EPILOGUE

A year after my cancer came, on the first anniversary of my operation date, I was in Mexico with my sister. We went to an agave bar with spray-painted walls and sat upstairs on a sofa with fairy lights and plants dangling down into the patio space. I poured a shot and said goodbye to my right ovary.

“You grew a tumour and tried to kill me and now you’re gone. I let you go. I’m sorry this happened.”

Then I poured another shot of the thin, sharp spirit and I said thank you to my left ovary.

“Cheers, Leftie, well done! Thank you for not taking up the cancer and growing it yourself, thank you for continuing to produce periods with such monthly regularity, thank you for continuing to maintain my hormonal balance in the face of such abdominal upheaval.”

I’d never said thank you to a part of my body before; I’d never appreciated it for working as it should, all the quiet tickings and churnings which it carried out on my behalf every second of my waking and sleeping hours. My body was so strong and worked so well I didn’t even notice how perfect it was. I’d only ever focused on the ways it failed me, the ways it wasn’t good enough, the ways I wanted it to be different.

That anniversary, when I said thank you, was the beginning of true healing; I’d spent a year doing the immediate things, the sleeping and the sit-ups, the swimming and the therapy, the gentle walks and the good food.

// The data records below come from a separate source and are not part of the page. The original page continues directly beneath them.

## config.mk

```make
export PLATFORM = sky130hd
export DESIGN_NAME = fifo_arb_ctrl
export DESIGN_NICKNAME = d
export VERILOG_FILES = /design/src/rtl/fifo_arb_ctrl.sv
export SDC_FILE = /design/constraint.sdc
export NUM_CORES = 1
export LEC_CHECK = 0
export CORE_UTILIZATION = 32
export DETAILED_ROUTE_END_ITERATION = 16
export PLACE_DENSITY = 0.84
export SYNTH_ARGS = -nofsm -noshare
export SYNTH_HDL_FRONTEND = slang
export SYNTH_SLANG_ARGS = --single-unit
```

## constraint.sdc

```tcl
create_clock -name clk -period 5.65 [get_ports clk]
set_input_delay 0.565 -clock clk [delete_from_list [all_inputs] [get_ports clk]]
set_output_delay 0.565 -clock clk [all_outputs]
set_load 0.05 [all_outputs]
```

## src/rtl/fifo_arb_ctrl.sv

```systemverilog
// Round-robin write arbiter and occupancy tracker in front of a synchronous FIFO.
// Grants and read acknowledges are combinational; occupancy, grant pointer and rd_valid are registered.
module fifo_arb_ctrl #(
  parameter int NREQ  = 4,
  parameter int DW    = 32,
  parameter int DEPTH = 8
) (
  input  logic                       clk,
  input  logic                       rst,
  input  logic [NREQ-1:0]            req,
  input  logic [NREQ*DW-1:0]         req_data,
  output logic [NREQ-1:0]            gnt,
  input  logic                       rd_req,
  output logic                       rd_ack,
  output logic                       rd_valid,
  output logic [$clog2(DEPTH):0]     count,
  output logic                       fifo_cs,
  output logic                       fifo_wr_en,
  output logic                       fifo_rd_en,
  output logic [DW-1:0]              fifo_din,
  input  logic                       fifo_full
);

  localparam int IW = (NREQ > 1) ? $clog2(NREQ) : 1;
  localparam int CW = $clog2(DEPTH) + 1;
  localparam logic [CW-1:0] DEPTH_C  = CW'(DEPTH);
  localparam logic [IW-1:0] LAST_RST = IW'(NREQ - 1);

  logic [IW-1:0] last_gnt;
  logic [IW-1:0] gnt_idx;
  logic          gnt_any;
  logic          wr_elig;

  function automatic logic [IW-1:0] wrap_idx(input logic [IW-1:0] base, input int off);
    int s;
    s = int'(base) + off;
    if (s >= NREQ) s = s - NREQ;
    return IW'(s);
  endfunction

  // Saturating occupancy update; simultaneous read and write cancel out.
  function automatic logic [CW-1:0] next_count(input logic [CW-1:0] cur,
                                               input logic wr, input logic rd);
    logic [CW-1:0] nxt;
    nxt = cur;
    if (wr && !rd && cur != DEPTH_C) nxt = cur + CW'(1);
    if (rd && !wr && cur != '0)      nxt = cur - CW'(1);
    return nxt;
  endfunction

  // Arbitration: search upward from the slot after the last winner, with wrap.
  always_comb begin
    wr_elig = (count < DEPTH_C) && !fifo_full && !rst;
    gnt_any = 1'b0;
    gnt_idx = '0;
    if (wr_elig) begin
      for (int off = 1; off <= NREQ; off++) begin
        if (!gnt_any && req[wrap_idx(last_gnt, off)]) begin
          gnt_any = 1'b1;
          gnt_idx = wrap_idx(last_gnt, off);
        end
      end
    end
  end

  always_comb begin
    gnt = '0;
    if (gnt_any) gnt[gnt_idx] = 1'b1;
    fifo_din = gnt_any ? req_data[int'(gnt_idx)*DW +: DW] : '0;
  end

  assign fifo_wr_en = gnt_any;
  assign rd_ack     = rd_req && (count != '0) && !rst;
  assign fifo_rd_en = rd_ack;
  assign fifo_cs    = fifo_wr_en || fifo_rd_en;

  // State update at the clock edge; rd_valid marks the cycle the FIFO output is valid.
  always_ff @(posedge clk or posedge rst) begin
    if (rst) begin
      count    <= '0;
      last_gnt <= LAST_RST;
      rd_valid <= 1'b0;
    end else begin
      count    <= next_count(count, gnt_any, rd_ack);
      rd_valid <= rd_ack;
      if (gnt_any) last_gnt <= gnt_idx;
    end
  end

endmodule
```
<file path="config.mk">
export PLATFORM = sky130hd
export DESIGN_NAME = game_step_ctrl
export DESIGN_NICKNAME = d
export VERILOG_FILES = /design/src/rtl/game_step_ctrl.sv
export SDC_FILE = /design/constraint.sdc
export NUM_CORES = 1
export LEC_CHECK = 0
export BUFFER_PORTS_ARGS = -buffer_cell sky130_fd_sc_hd__buf_2
export CORE_UTILIZATION = 40
export CTS_CLUSTER_DIAMETER = 30
export CTS_CLUSTER_SIZE = 20
export DETAILED_ROUTE_END_ITERATION = 8
export GPL_ROUTABILITY_DRIVEN = 0
export PLACE_DENSITY = 0.65
export SLEW_MARGIN = 0
export SYNTH_ARGS = -nofsm -noshare
export SYNTH_HDL_FRONTEND = slang
export SYNTH_SLANG_ARGS = --single-unit
</file>
<file path="constraint.sdc">
create_clock -name clk -period 1.8 [get_ports clk]
set_input_delay 0.18 -clock clk [delete_from_list [all_inputs] [get_ports clk]]
set_output_delay 0.18 -clock clk [all_outputs]
set_load 0.03 [all_outputs]
</file>
<file path="src/rtl/adc_frame_sequencer_if.sv">
// ADC front-end request/ack handshake plus the RAW register-file write port.
// The sequencer drives through 'master'; the front-end/register side uses 'slave'.
interface adc_frame_sequencer_if #(
  parameter int unsigned ADC_BITS = 24
);
  logic                adc_req;
  logic [2:0]          adc_ch;
  logic                adc_ack;
  logic [ADC_BITS-1:0] adc_data;
  logic                raw_we;
  logic [2:0]          raw_idx;
  logic [31:0]         raw_data;

  modport master (
    output adc_req, adc_ch, raw_we, raw_idx, raw_data,
    input  adc_ack, adc_data
  );

  modport slave (
    input  adc_req, adc_ch, raw_we, raw_idx, raw_data,
    output adc_ack, adc_data
  );
endinterface

</file>
<file path="src/rtl/adc_frame_sequencer.sv">
// Captures one frame of 1..8 ADC channels into the RAW slots, on software or periodic
// triggers, with per-channel timeout, dropped-trigger detection and a frame counter.
module adc_frame_sequencer #(
  parameter int unsigned ADC_BITS       = 24,
  parameter int unsigned TIMEOUT_CYCLES = 1024,
  parameter int unsigned PERIOD_W       = 16
) (
  input  logic                wb_clk_i,
  input  logic                wb_rst_ni,
  input  logic                enable_i,
  input  logic                start_i,
  input  logic                snapshot_i,
  input  logic [3:0]          num_ch_i,
  input  logic [PERIOD_W-1:0] period_i,
  input  logic                clr_err_i,
  adc_frame_sequencer_if.master bus,
  output logic                busy_o,
  output logic                frame_done_o,
  output logic [31:0]         frame_cnt_o,
  output logic                err_timeout_o,
  output logic                err_overrun_o
);

  localparam int unsigned   TmoW     = $clog2(TIMEOUT_CYCLES);
  localparam logic [TmoW-1:0] TmoLast = TmoW'(TIMEOUT_CYCLES - 1);
  localparam logic [31:0]   Sentinel = 32'h8000_0000;

  typedef enum logic [1:0] {StIdle, StReq, StWrite, StDone} state_e;

  state_e              state_q, state_d;
  logic [2:0]          ch_q, ch_d;
  logic [3:0]          n_q, n_d;
  logic [TmoW-1:0]     tmo_q, tmo_d;
  logic [31:0]         sample_q, sample_d;
  logic [PERIOD_W-1:0] per_q, per_d;
  logic [31:0]         frame_cnt_q, frame_cnt_d;
  logic                err_tmo_q, err_tmo_d;
  logic                err_ovr_q, err_ovr_d;

  logic                   per_run, per_tick, trigger, set_tmo, set_ovr;
  logic [3:0]             n_clamp;
  logic signed [ADC_BITS-1:0] adc_sample;

  assign adc_sample = bus.adc_data;
  assign n_clamp    = (num_ch_i > 4'd8) ? 4'd8 : num_ch_i;

  // Free-running interval timer; its tick is just another trigger source.
  assign per_run  = enable_i && (period_i != '0);
  assign per_tick = per_run && (per_q == period_i - PERIOD_W'(1));
  assign trigger  = enable_i && (start_i || snapshot_i || per_tick);
  assign set_ovr  = trigger && (state_q != StIdle);

  always_comb begin
    per_d = '0;
    if (per_run && !per_tick) begin
      per_d = per_q + PERIOD_W'(1);
    end
  end

  always_comb begin
    state_d  = state_q;
    ch_d     = ch_q;
    n_d      = n_q;
    tmo_d    = tmo_q;
    sample_d = sample_q;
    set_tmo  = 1'b0;

    unique case (state_q)
      StIdle: begin
        if (trigger) begin
          n_d     = n_clamp;
          ch_d    = '0;
          tmo_d   = '0;
          state_d = (n_clamp == 4'd0) ? StDone : StReq;
        end
      end
      StReq: begin
        // Losing enable abandons the frame quietly: no sentinel, no error.
        if (!enable_i) begin
          state_d = StIdle;
        end else if (bus.adc_ack) begin
          sample_d = 32'(adc_sample);
          state_d  = StWrite;
        end else if (tmo_q == TmoLast) begin
          sample_d = Sentinel;
          set_tmo  = 1'b1;
          state_d  = StWrite;
        end else begin
          tmo_d = tmo_q + TmoW'(1);
        end
      end
      StWrite: begin
        if (!enable_i) begin
          state_d = StIdle;
        end else if ({1'b0, ch_q} == (n_q - 4'd1)) begin
          state_d = StDone;
        end else begin
          ch_d    = ch_q + 3'd1;
          tmo_d   = '0;
          state_d = StReq;
        end
      end
      StDone: begin
        state_d = StIdle;
      end
      default: begin
        state_d = StIdle;
      end
    endcase
  end

  always_comb begin
    frame_cnt_d = frame_cnt_q;
    if (state_q == StDone) begin
      frame_cnt_d = frame_cnt_q + 32'd1;
    end
  end

  // A new error event in the same cycle as a clear keeps the flag set.
  always_comb begin
    err_tmo_d = err_tmo_q;
    err_ovr_d = err_ovr_q;
    if (clr_err_i) begin
      err_tmo_d = 1'b0;
      err_ovr_d = 1'b0;
    end
    if (set_tmo) begin
      err_tmo_d = 1'b1;
    end
    if (set_ovr) begin
      err_ovr_d = 1'b1;
    end
  end

  always_ff @(posedge wb_clk_i) begin
    if (!wb_rst_ni) begin
      state_q     <= StIdle;
      ch_q        <= '0;
      n_q         <= '0;
      tmo_q       <= '0;
      sample_q    <= '0;
      per_q       <= '0;
      frame_cnt_q <= '0;
      err_tmo_q   <= 1'b0;
      err_ovr_q   <= 1'b0;
    end else begin
      state_q     <= state_d;
      ch_q        <= ch_d;
      n_q         <= n_d;
      tmo_q       <= tmo_d;
      sample_q    <= sample_d;
      per_q       <= per_d;
      frame_cnt_q <= frame_cnt_d;
      err_tmo_q   <= err_tmo_d;
      err_ovr_q   <= err_ovr_d;
    end
  end

  assign bus.adc_req  = (state_q == StReq);
  assign bus.adc_ch   = (state_q == StReq) ? ch_q : 3'd0;
  assign bus.raw_we   = (state_q == StWrite);
  assign bus.raw_idx  = (state_q == StWrite) ? ch_q : 3'd0;
  assign bus.raw_data = (state_q == StWrite) ? sample_q : 32'd0;

  assign busy_o        = (state_q == StReq) || (state_q == StWrite);
  assign frame_done_o  = (state_q == StDone);
  assign frame_cnt_o   = frame_cnt_q;
  assign err_timeout_o = err_tmo_q;
  assign err_overrun_o = err_ovr_q;

endmodule
</file>
<file path="src/flat_wrapper.sv">
// flat-port wrapper written by rule: the top's interface ports become plain ports
module adc_frame_sequencer_flat 
#(
  parameter int unsigned ADC_BITS       = 24,
  parameter int unsigned TIMEOUT_CYCLES = 1024,
  parameter int unsigned PERIOD_W       = 16
)
  (wb_clk_i, wb_rst_ni, enable_i, start_i, snapshot_i, num_ch_i, period_i, clr_err_i, busy_o, frame_done_o, frame_cnt_o, err_timeout_o, err_overrun_o, bus_adc_req, bus_adc_ch, bus_raw_we, bus_raw_idx, bus_raw_data, bus_adc_ack, bus_adc_data);
  adc_frame_sequencer_if #(.ADC_BITS(ADC_BITS)) bus_i ();
  input  logic wb_clk_i;
  input  logic wb_rst_ni;
  input  logic enable_i;
  input  logic start_i;
  input  logic snapshot_i;
  input  logic [3:0] num_ch_i;
  input  logic [PERIOD_W-1:0] period_i;
  input  logic clr_err_i;
  output logic busy_o;
  output logic frame_done_o;
  output logic [31:0] frame_cnt_o;
  output logic err_timeout_o;
  output logic err_overrun_o;
  output wire logic [$bits(bus_i.adc_req)-1:0] bus_adc_req;
  output wire logic [$bits(bus_i.adc_ch)-1:0] bus_adc_ch;
  output wire logic [$bits(bus_i.raw_we)-1:0] bus_raw_we;
  output wire logic [$bits(bus_i.raw_idx)-1:0] bus_raw_idx;
  output wire logic [$bits(bus_i.raw_data)-1:0] bus_raw_data;
  input wire logic [$bits(bus_i.adc_ack)-1:0] bus_adc_ack;
  input wire logic [$bits(bus_i.adc_data)-1:0] bus_adc_data;
  assign bus_adc_req = bus_i.adc_req;
  assign bus_adc_ch = bus_i.adc_ch;
  assign bus_raw_we = bus_i.raw_we;
  assign bus_raw_idx = bus_i.raw_idx;
  assign bus_raw_data = bus_i.raw_data;
  assign bus_i.adc_ack = bus_adc_ack;
  assign bus_i.adc_data = bus_adc_data;
  adc_frame_sequencer #(.ADC_BITS(ADC_BITS), .TIMEOUT_CYCLES(TIMEOUT_CYCLES), .PERIOD_W(PERIOD_W)) u_core (.wb_clk_i(wb_clk_i), .wb_rst_ni(wb_rst_ni), .enable_i(enable_i), .start_i(start_i), .snapshot_i(snapshot_i), .num_ch_i(num_ch_i), .period_i(period_i), .clr_err_i(clr_err_i), .bus(bus_i), .busy_o(busy_o), .frame_done_o(frame_done_o), .frame_cnt_o(frame_cnt_o), .err_timeout_o(err_timeout_o), .err_overrun_o(err_overrun_o));
endmodule
</file>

I realised when I was weak that I needed to stop fighting it, that I had to stop denying my vulnerability and allow it to happen. For a short but vital period of time I had to allow myself to fully feel that pain in order to recover from it.

Part of healing is acknowledging hurt, part of healing is working at getting better, and part of healing is putting that painful time behind you, seeing that you no longer have to fear it. You’re done with it; let it go, this trauma is no longer a necessary part of you.

The end of healing comes when you can acknowledge that the hurt is over now, that it has gone – and left you different.

We shall not cease from exploration

And the end of all our exploring 

Will be to arrive where we started 

And know the place for the first time.